Dublin-born Andrew Maxwell is perhaps most like the stereotype of the alternative comedian producers had in mind when they devised this format. – youngish, T-shirted and slightly laddish. Though his material is a lot sharper, and more insightful, than that first impression might suggest.

He’s appeared on the usual raft of stand-up shows – not to mention The Late Show With David Letterman, and produced an impressive Edinburgh show this year, This Is My Hour. Andrew Maxwell's Chortle page.

Mick Miller

Another Scouse gagsmith who started as an entertainer in the holiday camps and talent shows, with his big break coming after winning the TV show New Faces.

In his youth he was also a keen footballer, and when he was 15, the legendary Stanley Mathews signed him to Port Vale.

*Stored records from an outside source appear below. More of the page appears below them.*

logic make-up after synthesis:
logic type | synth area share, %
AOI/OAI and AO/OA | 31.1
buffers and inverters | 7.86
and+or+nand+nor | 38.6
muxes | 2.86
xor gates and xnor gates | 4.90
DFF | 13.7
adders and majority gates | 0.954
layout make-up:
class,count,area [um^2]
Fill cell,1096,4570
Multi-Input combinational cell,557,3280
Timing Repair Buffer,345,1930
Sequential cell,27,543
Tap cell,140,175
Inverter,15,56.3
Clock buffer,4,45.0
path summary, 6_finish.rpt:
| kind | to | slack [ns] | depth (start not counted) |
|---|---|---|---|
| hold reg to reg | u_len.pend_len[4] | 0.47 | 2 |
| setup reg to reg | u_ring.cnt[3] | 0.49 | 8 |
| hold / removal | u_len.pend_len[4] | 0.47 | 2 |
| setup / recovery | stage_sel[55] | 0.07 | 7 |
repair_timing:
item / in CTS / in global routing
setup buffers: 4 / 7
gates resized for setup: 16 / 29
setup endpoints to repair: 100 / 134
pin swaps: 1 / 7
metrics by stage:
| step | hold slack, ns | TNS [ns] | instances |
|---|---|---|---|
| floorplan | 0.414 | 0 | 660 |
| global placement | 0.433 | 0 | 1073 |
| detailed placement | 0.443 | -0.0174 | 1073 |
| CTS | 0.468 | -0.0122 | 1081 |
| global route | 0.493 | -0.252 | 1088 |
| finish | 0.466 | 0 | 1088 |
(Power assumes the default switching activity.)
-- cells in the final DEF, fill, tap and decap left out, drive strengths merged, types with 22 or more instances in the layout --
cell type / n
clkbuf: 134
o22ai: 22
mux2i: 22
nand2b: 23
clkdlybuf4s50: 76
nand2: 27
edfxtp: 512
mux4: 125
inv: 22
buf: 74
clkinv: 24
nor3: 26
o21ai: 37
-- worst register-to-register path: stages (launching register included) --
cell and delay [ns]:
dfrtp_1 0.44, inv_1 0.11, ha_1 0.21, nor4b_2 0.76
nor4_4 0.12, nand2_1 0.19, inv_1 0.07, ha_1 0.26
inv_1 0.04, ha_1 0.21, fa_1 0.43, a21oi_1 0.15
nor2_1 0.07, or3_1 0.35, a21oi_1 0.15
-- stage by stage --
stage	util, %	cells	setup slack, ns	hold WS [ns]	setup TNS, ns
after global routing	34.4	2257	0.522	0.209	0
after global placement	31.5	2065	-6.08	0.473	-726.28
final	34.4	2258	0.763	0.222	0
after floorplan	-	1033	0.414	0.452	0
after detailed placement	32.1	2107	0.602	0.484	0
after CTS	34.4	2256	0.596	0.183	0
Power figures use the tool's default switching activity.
==> src/rtl/vcap_seq.sv <==
module vcap_seq (
  input  logic        clk,
  input  logic        rst_n,
  input  logic        go,
  input  logic [31:0] prog_base,
  output logic        ifr_req,
  output logic [31:0] ifr_addr,
  input  logic        ifr_gnt,
  input  logic        ifr_rvalid,
  input  logic [63:0] ifr_rdata,
  input  logic        fld_start,
  input  logic        fld_odd,
  input  logic        px_valid,
  input  logic        px_sol,
  input  logic [7:0]  px_data,
  output logic        px_ready,
  output logic        wr_valid,
  output logic [29:0] wr_addr,
  output logic [31:0] wr_data,
  output logic [2:0]  wr_cnt,
  input  logic        wr_ready,
  output logic        irq,
  output logic        err
);
  localparam int CW = 12;
  localparam logic [2:0] OP_SYO = 3'd1, OP_SYE = 3'd2, OP_JMP = 3'd3,
                         OP_LS  = 3'd4, OP_INL = 3'd5;

  typedef enum logic [2:0] {S_IDLE, S_FREQ, S_FRSP, S_SYNC, S_DATA, S_HALT} st_t;

  st_t          st;
  logic [28:0]  pc;
  logic         op_ls, armed, want_odd, irq_en, wr_v, irq_r, err_r;
  logic [CW-1:0] start, rem, pos;
  logic [29:0]  waddr;
  logic [2:0]   lane;
  logic [31:0]  pack;

  wire [31:0] cw = ifr_rdata[31:0];
  wire [31:0] aw = ifr_rdata[63:32];
  wire [2:0]  op = cw[30:28];
  wire        op_ok = cw[31] && op >= OP_SYO && op <= OP_INL;
  wire [CW-1:0] cnt_f = cw[CW-1:0];

  logic unused_bits;
  assign unused_bits = ^{cw[26:24], aw[1:0], prog_base[2:0]};

  wire          first  = op_ls && !armed;
  wire          take   = (st == S_DATA) && px_valid && px_ready;
  wire [CW-1:0] bp     = first ? '0 : pos;
  wire          usable = !(first && !px_sol);
  wire          keep   = take && usable && (bp >= start);
  wire [2:0]    lane_n = lane + 3'd1;
  wire [CW-1:0] rem_n  = rem - 1'b1;
  wire          beat_done = wr_v && wr_ready;

  assign ifr_req  = (st == S_FREQ);
  assign ifr_addr = {pc, 3'b000};
  assign px_ready = (st == S_IDLE) || (st == S_SYNC) || (st == S_HALT) ||
                    ((st == S_DATA) && !wr_v && (rem != '0));
  assign wr_valid = wr_v;
  assign wr_addr  = waddr;
  assign wr_data  = pack;
  assign wr_cnt   = lane;
  assign irq      = irq_r;
  assign err      = err_r;

  always_ff @(posedge clk) begin
    if (!rst_n) begin
      st <= S_IDLE; pc <= '0; op_ls <= 1'b0; armed <= 1'b0; want_odd <= 1'b0;
      irq_en <= 1'b0; wr_v <= 1'b0; irq_r <= 1'b0; err_r <= 1'b0;
      start <= '0; rem <= '0; pos <= '0; waddr <= '0; lane <= '0; pack <= '0;
    end else begin
      irq_r <= 1'b0;
      case (st)
        S_IDLE: if (go) begin
          pc <= prog_base[31:3];
          st <= S_FREQ;
        end
        S_FREQ: if (ifr_gnt) st <= S_FRSP;
        S_FRSP: if (ifr_rvalid) begin
          if (!op_ok) begin
            st    <= S_HALT;
            err_r <= 1'b1;
          end else if (op == OP_SYO || op == OP_SYE) begin
            want_odd <= (op == OP_SYO);
            irq_en   <= cw[27];
            st       <= S_SYNC;
          end else if (op == OP_JMP) begin
            pc    <= aw[31:3];
            irq_r <= cw[27];
            st    <= S_FREQ;
          end else begin
            op_ls  <= (op == OP_LS);
            armed  <= 1'b0;
            start  <= cw[23:12];
            rem    <= cnt_f;
            waddr  <= aw[31:2];
            lane   <= '0;
            pack   <= '0;
            irq_en <= cw[27];
            if (cnt_f == '0) begin
              irq_r <= cw[27];
              pc    <= pc + 29'd1;
              st    <= S_FREQ;
            end else begin
              st <= S_DATA;
            end
          end
        end
        S_SYNC: if (fld_start && (fld_odd == want_odd)) begin
          irq_r <= irq_en;
          pc    <= pc + 29'd1;
          st    <= S_FREQ;
        end
        S_DATA: begin
          if (take && usable) begin
            pos   <= bp + 1'b1;
            armed <= 1'b1;
          end
          if (keep) begin
            pack[lane[1:0]*8 +: 8] <= px_data;
            lane <= lane_n;
            rem  <= rem_n;
            if (lane_n == 3'd4 || rem_n == '0) wr_v <= 1'b1;
          end
          if (beat_done) begin
            wr_v  <= 1'b0;
            waddr <= waddr + 30'd1;
            lane  <= '0;
            pack  <= '0;
            if (rem == '0) begin
              irq_r <= irq_en;
              pc    <= pc + 29'd1;
              st    <= S_FREQ;
            end
          end
        end
        S_HALT: st <= S_HALT;
        default: st <= S_IDLE;
      endcase
    end
  end
endmodule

In 1966 he was called up for an England youth team trial, but lost out Peter Shilton.

He too was a member of Seventies stand-up show The Comedians he’s been a stalwart of the summer season circuit, making the occasional chat show appearance, too.

His CV boasts that he appeared on the front on TV Times… on August 15, 1987 with Bucks Fizz’s Cheryl Baker.

Ava Vidal

By far the least experienced of the octet, Vidal only emerged onto the stand-up circuit a couple of years ago, but is already starting to get noticed.

She got to the finals of the BBC New Comedy Awards within a year of starting on the scene and has appeared in The Crouches for BBC1, Sack Race for BBC2 and Malai Monologues for BBC3.

Her experiences before comedy might also come in handy in the enclosed environment of the Kings Of Comedy house - as she used to be a prison officer.

It’s this experiences, as well as her unique takes on other subjects, that have attracted interest on the live circuit. But can she cut it with seven much more established names...? Ava Vidal's Chortle page.